Salgo a Donostia a pasar el tiempo hasta la entrega del premio, con el viento tibio y casi rubio por un sol que no agrede. Media docena de gaviotas sestean en la baranda del paseo marítimo. Tengo que hablar poco y aún así tengo que desprender suave cordialidad. Observo lo que hago, cómo saludo al jesuita Carlos Goena, a Luis María Ansón, a Idoia Astornés Zubizarreta, al historiador Mutiloa Poza, miembros del jurado del “Ciudad Irún”. Sé que me miran José Ignacio Tellechea, Joseba Goñi, José Mª Setíen, pero no disimulo mi falta de equilibro, ni la impericia que me delata como ajeno.
Perdona Javier, los recuerdos no son siempre fiables; los de una vida tan alargada, aún menos.
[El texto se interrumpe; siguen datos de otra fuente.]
[src/design/lsb_rgb_payload_extractor_defines.svh]
// Assertion macros shared by the payload extractor modules.
`ifndef LSB_RGB_PAYLOAD_EXTRACTOR_DEFINES_SVH
`define LSB_RGB_PAYLOAD_EXTRACTOR_DEFINES_SVH

`ifndef SYNTH
`define LSBRGB_ASSERT(lbl, prop) \
  lbl: assert property (@(posedge clk) disable iff (!rst_n) prop) \
    else $error("lsbrgb assertion failed");
`define LSBRGB_ASSERT_ALWAYS(lbl, prop) \
  lbl: assert property (@(posedge clk) prop) \
    else $error("lsbrgb assertion failed");
`else
`define LSBRGB_ASSERT(lbl, prop)
`define LSBRGB_ASSERT_ALWAYS(lbl, prop)
`endif

`endif

[src/design/lsbrgb_pkg.sv]
// Types, constants and the marker table of the RGB payload extractor.
`default_nettype none

package lsbrgb_pkg;

  localparam int PIXEL_COUNT_BITS = 26;
  localparam int CNT_W            = PIXEL_COUNT_BITS;
  localparam int PIX_W            = 27;
  localparam int CAP_W            = PIX_W + 2 - 3;
  localparam int LEN_W            = 32;
  localparam int FIFO_DEPTH       = 4;
  localparam int PTR_W            = $clog2(FIFO_DEPTH);
  localparam int FCNT_W           = $clog2(FIFO_DEPTH + 1);

  localparam logic [1:0] ST_DATA       = 2'd0;
  localparam logic [1:0] ST_ZERO_LEN   = 2'd1;
  localparam logic [1:0] ST_OVER_CAP   = 2'd2;
  localparam logic [1:0] ST_BAD_MARKER = 2'd3;

  localparam logic CFG_PIXEL_COUNT = 1'b0;
  localparam logic CFG_MARKER_MODE = 1'b1;

  typedef struct packed {
    logic [7:0] red;
    logic [7:0] green;
    logic [7:0] blue;
    logic       first_pixel;
  } in_item_t;

  typedef struct packed {
    logic [7:0] data_byte;
    logic       last_byte;
    logic [1:0] status;
  } out_item_t;

  // One queue entry: an image restart, a completed byte, or both.
  typedef struct packed {
    logic       restart;
    logic       byte_vld;
    logic [7:0] data;
  } q_entry_t;

  typedef struct packed {
    logic [CAP_W-1:0] cap;
    logic             marker_mode;
  } cfg_t;

  function automatic logic [7:0] prefix_byte(input logic [1:0] idx);
    logic [7:0] v;
    unique case (idx)
      2'd0:    v = 8'h50;
      2'd1:    v = 8'h52;
      2'd2:    v = 8'h54;
      default: v = 8'h01;
    endcase
    return v;
  endfunction

endpackage

`default_nettype wire

[src/design/lsbrgb_front.sv]
// Front end: gathers the color LSBs of each pixel into MSB-first bytes.
`default_nettype none

module lsbrgb_front (
  input  wire logic                clk,
  input  wire logic                rst_n,
  input  wire logic                in_valid,
  output logic                     in_stall,
  input  wire lsbrgb_pkg::in_item_t in_item,
  input  wire logic                q_full,
  output logic                     q_push,
  output lsbrgb_pkg::q_entry_t     q_entry
);

  logic [7:0] buf_r, buf_nxt;
  logic [2:0] cnt_r, cnt_nxt;
  logic       accept;
  logic       done_byte;
  logic [7:0] byte_val;
  logic [2:0] bits;

  assign in_stall = q_full;
  assign accept   = in_valid && !q_full;
  assign bits     = {in_item.red[0], in_item.green[0], in_item.blue[0]};

  always_comb begin
    buf_nxt   = buf_r;
    cnt_nxt   = cnt_r;
    done_byte = 1'b0;
    byte_val  = 8'h00;
    if (in_item.first_pixel) begin
      buf_nxt = 8'h00;
      cnt_nxt = 3'd0;
    end
    // Red first, then green, then blue.
    for (int i = 2; i >= 0; i--) begin
      buf_nxt = {buf_nxt[6:0], bits[i]};
      cnt_nxt = cnt_nxt + 3'd1;
      if (cnt_nxt == 3'd0) begin
        done_byte = 1'b1;
        byte_val  = buf_nxt;
        buf_nxt   = 8'h00;
      end
    end
  end

  assign q_push           = accept && (in_item.first_pixel || done_byte);
  assign q_entry.restart  = in_item.first_pixel;
  assign q_entry.byte_vld = done_byte;
  assign q_entry.data     = byte_val;

  always_ff @(posedge clk) begin
    if (!rst_n) begin
      buf_r <= 8'h00;
      cnt_r <= 3'd0;
    end else if (accept) begin
      buf_r <= buf_nxt;
      cnt_r <= cnt_nxt;
    end
  end

endmodule

`default_nettype wire

[src/design/lsbrgb_fifo.sv]
// Short queue of byte and restart entries between front and back end.
`default_nettype none

`include "lsb_rgb_payload_extractor_defines.svh"

module lsbrgb_fifo (
  input  wire logic                 clk,
  input  wire logic                 rst_n,
  input  wire logic                 push,
  input  wire lsbrgb_pkg::q_entry_t wr_entry,
  input  wire logic                 pop,
  output lsbrgb_pkg::q_entry_t      rd_entry,
  output logic                      not_empty,
  output logic                      full
);

  lsbrgb_pkg::q_entry_t mem_r [lsbrgb_pkg::FIFO_DEPTH];
  logic [lsbrgb_pkg::PTR_W-1:0]  wr_ptr_r, rd_ptr_r;
  logic [lsbrgb_pkg::FCNT_W-1:0] count_r;

  localparam logic [lsbrgb_pkg::FCNT_W-1:0] DEPTH_C =
    lsbrgb_pkg::FCNT_W'(lsbrgb_pkg::FIFO_DEPTH);
  localparam logic [lsbrgb_pkg::PTR_W-1:0] LAST_PTR =
    lsbrgb_pkg::PTR_W'(lsbrgb_pkg::FIFO_DEPTH - 1);

  assign not_empty = (count_r != '0);
  assign full      = (count_r == DEPTH_C);
  assign rd_entry  = mem_r[rd_ptr_r];

  always_ff @(posedge clk) begin
    if (push) begin
      mem_r[wr_ptr_r] <= wr_entry;
    end
  end

  always_ff @(posedge clk) begin
    if (!rst_n) begin
      wr_ptr_r <= '0;
      rd_ptr_r <= '0;
      count_r  <= '0;
    end else begin
      if (push) begin
        wr_ptr_r <= (wr_ptr_r == LAST_PTR) ? '0 : wr_ptr_r + 1'b1;
      end
      if (pop) begin
        rd_ptr_r <= (rd_ptr_r == LAST_PTR) ? '0 : rd_ptr_r + 1'b1;
      end
      if (push && !pop) begin
        count_r <= count_r + 1'b1;
      end else if (pop && !push) begin
        count_r <= count_r - 1'b1;
      end
    end
  end

  `LSBRGB_ASSERT(a_no_push_full, full |-> !push)
  `LSBRGB_ASSERT(a_no_pop_empty, !not_empty |-> !pop)
  `LSBRGB_ASSERT(a_count_up, (push && !pop) |=> count_r == $past(count_r) + 1'b1)

endmodule

`default_nettype wire

[src/design/lsbrgb_back.sv]
// Back end: decodes the length header, checks capacity and marker, emits bytes.
`default_nettype none

`include "lsb_rgb_payload_extractor_defines.svh"

module lsbrgb_back (
  input  wire logic                 clk,
  input  wire logic                 rst_n,
  input  wire lsbrgb_pkg::cfg_t     cfg,
  input  wire logic                 q_not_empty,
  input  wire lsbrgb_pkg::q_entry_t q_entry,
  output logic                      q_pop,
  output logic                      out_valid,
  input  wire logic                 out_stall,
  output lsbrgb_pkg::out_item_t     out_item
);

  localparam int CNT_W = lsbrgb_pkg::CNT_W;
  localparam int LEN_W = lsbrgb_pkg::LEN_W;
  localparam int CAP_W = lsbrgb_pkg::CAP_W;

  localparam logic [1:0] PH_HDR  = 2'd0;
  localparam logic [1:0] PH_PAY  = 2'd1;
  localparam logic [1:0] PH_DONE = 2'd2;

  logic [1:0]       phase_r, phase_nxt;
  logic [CNT_W-1:0] cnt_r, cnt_nxt;
  logic [LEN_W-1:0] len_r, len_nxt;
  logic             out_valid_r;
  lsbrgb_pkg::out_item_t out_r, res;
  logic             res_vld;
  logic [CNT_W-1:0] idx;
  logic             fin;

  assign q_pop     = q_not_empty && (!out_valid_r || !out_stall);
  assign out_valid = out_valid_r;
  assign out_item  = out_r;

  always_comb begin
    phase_nxt     = phase_r;
    cnt_nxt       = cnt_r;
    len_nxt       = len_r;
    res_vld       = 1'b0;
    res.data_byte = 8'h00;
    res.last_byte = 1'b1;
    res.status    = lsbrgb_pkg::ST_DATA;
    idx           = cnt_r;
    fin           = 1'b0;
    if (q_pop) begin
      if (q_entry.restart) begin
        phase_nxt = PH_HDR;
        cnt_nxt   = '0;
        len_nxt   = '0;
      end
      if (q_entry.byte_vld) begin
        unique case (phase_nxt)
          PH_HDR: begin
            len_nxt = {len_nxt[LEN_W-9:0], q_entry.data};
            if (cnt_nxt[1:0] == 2'd3) begin
              cnt_nxt = '0;
              // Over capacity when length + 8 exceeds floor(3 * pixels / 8).
              if (len_nxt == '0) begin
                phase_nxt  = PH_DONE;
                res_vld    = 1'b1;
                res.status = lsbrgb_pkg::ST_ZERO_LEN;
              end else if (({1'b0, len_nxt} + (LEN_W+1)'(8)) >
                           {{(LEN_W+1-CAP_W){1'b0}}, cfg.cap}) begin
                phase_nxt  = PH_DONE;
                res_vld    = 1'b1;
                res.status = lsbrgb_pkg::ST_OVER_CAP;
              end else begin
                phase_nxt = PH_PAY;
              end
            end else begin
              cnt_nxt = cnt_nxt + 1'b1;
            end
          end
          PH_PAY: begin
            idx     = cnt_nxt;
            cnt_nxt = idx + 1'b1;
            fin     = (cnt_nxt == len_nxt[CNT_W-1:0]);
            if (cfg.marker_mode && (idx[CNT_W-1:2] == '0)) begin
              if ((q_entry.data != lsbrgb_pkg::prefix_byte(idx[1:0])) || fin) begin
                phase_nxt  = PH_DONE;
                res_vld    = 1'b1;
                res.status = lsbrgb_pkg::ST_BAD_MARKER;
              end
            end else begin
              res_vld       = 1'b1;
              res.data_byte = q_entry.data;
              res.last_byte = fin;
              if (fin) begin
                phase_nxt = PH_DONE;
              end
            end
          end
          default: begin
            // Done, and the unused code: bytes are dropped until a restart.
          end
        endcase
      end
    end
  end

  always_ff @(posedge clk) begin
    if (!rst_n) begin
      phase_r     <= PH_HDR;
      cnt_r       <= '0;
      len_r       <= '0;
      out_valid_r <= 1'b0;
    end else begin
      phase_r <= phase_nxt;
      cnt_r   <= cnt_nxt;
      len_r   <= len_nxt;
      if (q_pop) begin
        out_valid_r <= res_vld;
      end else if (!out_stall) begin
        out_valid_r <= 1'b0;
      end
    end
  end

  always_ff @(posedge clk) begin
    if (q_pop && res_vld) begin
      out_r <= res;
    end
  end

  `LSBRGB_ASSERT(a_err_is_last,
    (out_valid_r && out_r.status != lsbrgb_pkg::ST_DATA) |-> out_r.last_byte)
  `LSBRGB_ASSERT(a_quiet_after_last,
    (out_valid_r && out_r.last_byte && !out_stall) |=> !out_valid_r)

endmodule

`default_nettype wire

[src/design/lsb_rgb_payload_extractor.sv]
// Top level of the RGB least-significant-bit payload extractor.
//
//   channel | direction | ports                                 | handshake
//   --------+-----------+---------------------------------------+----------------
//   in      | input     | in_valid, in_stall, in_item           | valid && !stall
//   out     | output    | out_valid, out_stall, out_item        | valid && !stall
//   cfg     | input     | cfg_we, cfg_index, cfg_wdata          | cfg_we
//
// One pixel is accepted per clock while the four-entry byte queue has room.
// A result passes from the pixel that completes its byte through the byte queue
// into the output register; the back end retires one queue entry per clock while the output register is empty or taken.
// Output stall holds the output register and backs up the queue, then in_stall.
// Reset is synchronous and clears all control state and both configuration registers.
`default_nettype none

module lsb_rgb_payload_extractor (
  input  wire logic                            clk,
  input  wire logic                            rst_n,
  input  wire logic                            in_valid,
  output logic                                 in_stall,
  input  wire lsbrgb_pkg::in_item_t            in_item,
  output logic                                 out_valid,
  input  wire logic                            out_stall,
  output lsbrgb_pkg::out_item_t                out_item,
  input  wire logic                            cfg_we,
  input  wire logic                            cfg_index,
  input  wire logic [lsbrgb_pkg::PIX_W-1:0]    cfg_wdata
);

  localparam int PIX_W = lsbrgb_pkg::PIX_W;

  logic [lsbrgb_pkg::CAP_W-1:0] cap_r;
  logic                         marker_r;
  logic [PIX_W+1:0]             triple;
  lsbrgb_pkg::cfg_t             cfg;

  logic                 q_push, q_pop, q_full, q_not_empty;
  lsbrgb_pkg::q_entry_t q_wr, q_rd;

  // Capacity is kept as floor(3 * pixel_count / 8).
  assign triple = {2'b00, cfg_wdata} + {1'b0, cfg_wdata, 1'b0};

  always_ff @(posedge clk) begin
    if (!rst_n) begin
      cap_r    <= '0;
      marker_r <= 1'b0;
    end else if (cfg_we) begin
      unique case (cfg_index)
        lsbrgb_pkg::CFG_PIXEL_COUNT: cap_r    <= triple[PIX_W+1:3];
        lsbrgb_pkg::CFG_MARKER_MODE: marker_r <= cfg_wdata[0];
        default: ;
      endcase
    end
  end

  assign cfg.cap         = cap_r;
  assign cfg.marker_mode = marker_r;

  lsbrgb_front u_front (
    .clk      (clk),
    .rst_n    (rst_n),
    .in_valid (in_valid),
    .in_stall (in_stall),
    .in_item  (in_item),
    .q_full   (q_full),
    .q_push   (q_push),
    .q_entry  (q_wr)
  );

  lsbrgb_fifo u_fifo (
    .clk       (clk),
    .rst_n     (rst_n),
    .push      (q_push),
    .wr_entry  (q_wr),
    .pop       (q_pop),
    .rd_entry  (q_rd),
    .not_empty (q_not_empty),
    .full      (q_full)
  );

  lsbrgb_back u_back (
    .clk         (clk),
    .rst_n       (rst_n),
    .cfg         (cfg),
    .q_not_empty (q_not_empty),
    .q_entry     (q_rd),
    .q_pop       (q_pop),
    .out_valid   (out_valid),
    .out_stall   (out_stall),
    .out_item    (out_item)
  );

endmodule

`default_nettype wire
Con una buena dosis de destilada memoria hecho recuerdo presentes en el acto a magníficos alumnos de Urnieta: Benjamín Careaga, Emiliano Delgado Jara, José María Martínez, Félix Gómez, Rey Mera, por ejemplo; y de Salesianos-El Paseo: Nacho Sánchez, Patricio, Molina, Madera, Sanfiz de León…
Como una limadura del recuerdo, recupero detalles de mi realidad del “Ciudad de Irún 1978”: la presencia de Ernesto Lavandero, Hilario de los Santos de Dios y Ricardo Arias, siempre amigos y confidentes y los siento más lejos de lo que creo y también más cerca de lo que quiero… Sé que cuando ellos no estén tendré que tropezar con las olas invasoras del Cantábrico.
Mecido por una extraña placidez recojo el Castillo Ciudad de Irún.
Hasta los ruidos del mar dan una tregua. Siguen ahí, pero no incordian. La memoria es capaz de concentrar su patrimonio en un espasmo, en un contorno, en un instante. En una decisión repentina: me volveré a presentar el año que viene… A ver…
Las olas asoman filas de dientes homicidas.